Don’t Let ‘America First’ Become the Enemy of Americans First

by | Apr 10, 2026 | News | 0 comments

Time and again, the 19th-century works of Fyodor Dostoevsky foretell the 21st-century problems we now face. One of his most famous and relevant observations comes from The Brothers Karamazov: “The more I love humanity in general the less I love man in particular.”

It’s easy to love people in the abstract. It’s far harder to love flawed, flesh-and-blood individuals. Our leaders face the same challenge – it’s easy for politicians to love a country and serve its interests as an abstract geopolitical entity, but difficult to love its citizens and serve their day-to-day interests above all else. To paraphrase Dostoevsky: “The more they love America in general, the less they love Americans in particular.”

This is the problem the America First movement must address. We cannot sacrifice the interests and will of Americans for the vague gains of America as a player on the world stage. We cannot allow America First to become the enemy of Americans First.

Any right-wing influencer or intellectual worth their salt sees the writing on the wall, or rather, the posting on the timeline: young Americans in particular are fed up with leaders abandoning the domestic policy agenda and instead prioritizing foreign interventionism to win favor with so-called allies. The enthusiasm and momentum behind Trump and his America First movement are dying as a result.

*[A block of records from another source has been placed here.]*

===== src/rtl/core/ahrr_ctrl.sv =====
// controller state machine sequencing one word through the datapath
module ahrr_ctrl import ahrr_pkg::*; (
	input  logic     clk,
	input  logic     arst_n,
	input  logic     in_valid,
	output logic     in_ready,
	input  ctl_sts_t sts,
	output ctl_cmd_t cmd
);

	typedef enum logic [1:0] {
		S_IDLE,
		S_LAG,
		S_EXEC,
		S_DONE
	} state_t;

	state_t state_q;

	always_ff @(posedge clk or negedge arst_n) begin
		if (!arst_n) begin
			state_q <= S_IDLE;
		end else begin
			case (state_q)
				S_IDLE: begin
					if (in_valid) state_q <= S_LAG;
				end
				S_LAG:  state_q <= S_EXEC;
				S_EXEC: state_q <= S_DONE;
				S_DONE: begin
					if (!sts.out_stall) state_q <= S_IDLE;
				end
				default: state_q <= S_IDLE;
			endcase
		end
	end

	assign in_ready    = (state_q == S_IDLE);
	assign cmd.capture = in_valid && (state_q == S_IDLE);
	assign cmd.lag     = (state_q == S_LAG);
	assign cmd.exec    = (state_q == S_EXEC);
	assign cmd.load    = (state_q == S_DONE) && !sts.out_stall;

endmodule


===== config.mk =====
export PLATFORM = sky130hd
export DESIGN_NAME = ahrr_ctrl
export DESIGN_NICKNAME = d
export VERILOG_FILES = /design/src/rtl/core/ahrr_pkg.sv /design/src/rtl/core/ahrr_ctrl.sv
export SDC_FILE = /design/constraint.sdc
export NUM_CORES = 1
export LEC_CHECK = 0
export BUFFER_PORTS_ARGS = -buffer_cell sky130_fd_sc_hd__buf_4
export CORE_AREA = 2 2 39 41
export CTS_BUF_LIST = sky130_fd_sc_hd__clkbuf_4 sky130_fd_sc_hd__clkbuf_8 sky130_fd_sc_hd__clkbuf_16
export CTS_CLUSTER_SIZE = 14
export DETAILED_ROUTE_END_ITERATION = 7
export DIE_AREA = 0 0 41 43
export GPL_TIMING_DRIVEN = 0
export PLACE_DENSITY_LB_ADDON = 0.08
export SLEW_MARGIN = 0
export SYNTH_ARGS = -nofsm -noshare
export SYNTH_HDL_FRONTEND = slang
export SYNTH_SLANG_ARGS = --single-unit

===== constraint.sdc =====
create_clock -name clk -period 3.55 [get_ports clk]
set_clock_uncertainty 0.05 [all_clocks]
set_input_delay 0.71 -clock clk [delete_from_list [all_inputs] [get_ports clk]]
set_output_delay 0.71 -clock clk [all_outputs]
set_load 0.03 [all_outputs]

Americans don’t see tangible improvements to their lives when we engage in regime-change wars, weapons sales, and black ops around the world. They just see higher prices, increased threats, and more money appropriated by Congress to the Pentagon instead of American families.

There are benefits to hegemony, no doubt, but the detriments are felt ever stronger as we stretch ourselves thinner and thinner in the name of perpetuating the Pax Americana. We do have the greatest military on Earth, and we do have the greatest economic potential of any nation out there. Why are we squandering our treasures and the vision of our Founding Fathers to bomb people halfway around the world? We need not go abroad in search of monsters to destroy when we have monsters to slay here at home.

Our leaders and their advisers have lost sight of what “America First” really means. It’s not about keeping America in first place among all our rivals; it’s about improving the lives of American citizens above all else. When you pursue the latter, the former will happen naturally.

We deserve leaders who put Americans first, not just America in the abstract. Americans care about immigration, not intervention. They care about lower taxes and higher wages, not lower restraint and higher deployments. Americans want tax dollars spent on American families, not enriching the families of the global elite.

If the America First movement wants to remain relevant, it must return to its anti-war, domestic-focused roots. Populism is about doing what’s popular among citizens, not what makes you popular with foreign leaders and investors. It’s time to put Americans first in the equation instead of relegating them to an afterthought.

Ethan Charles Holmes is an experienced reporter with an academic background in Russian culture, history, and politics. He is a regular commentator on foreign policy and advocate for non-interventionism. You can follow him on X @the_posts or email him at ethan.ch.holmes@gmail.com.”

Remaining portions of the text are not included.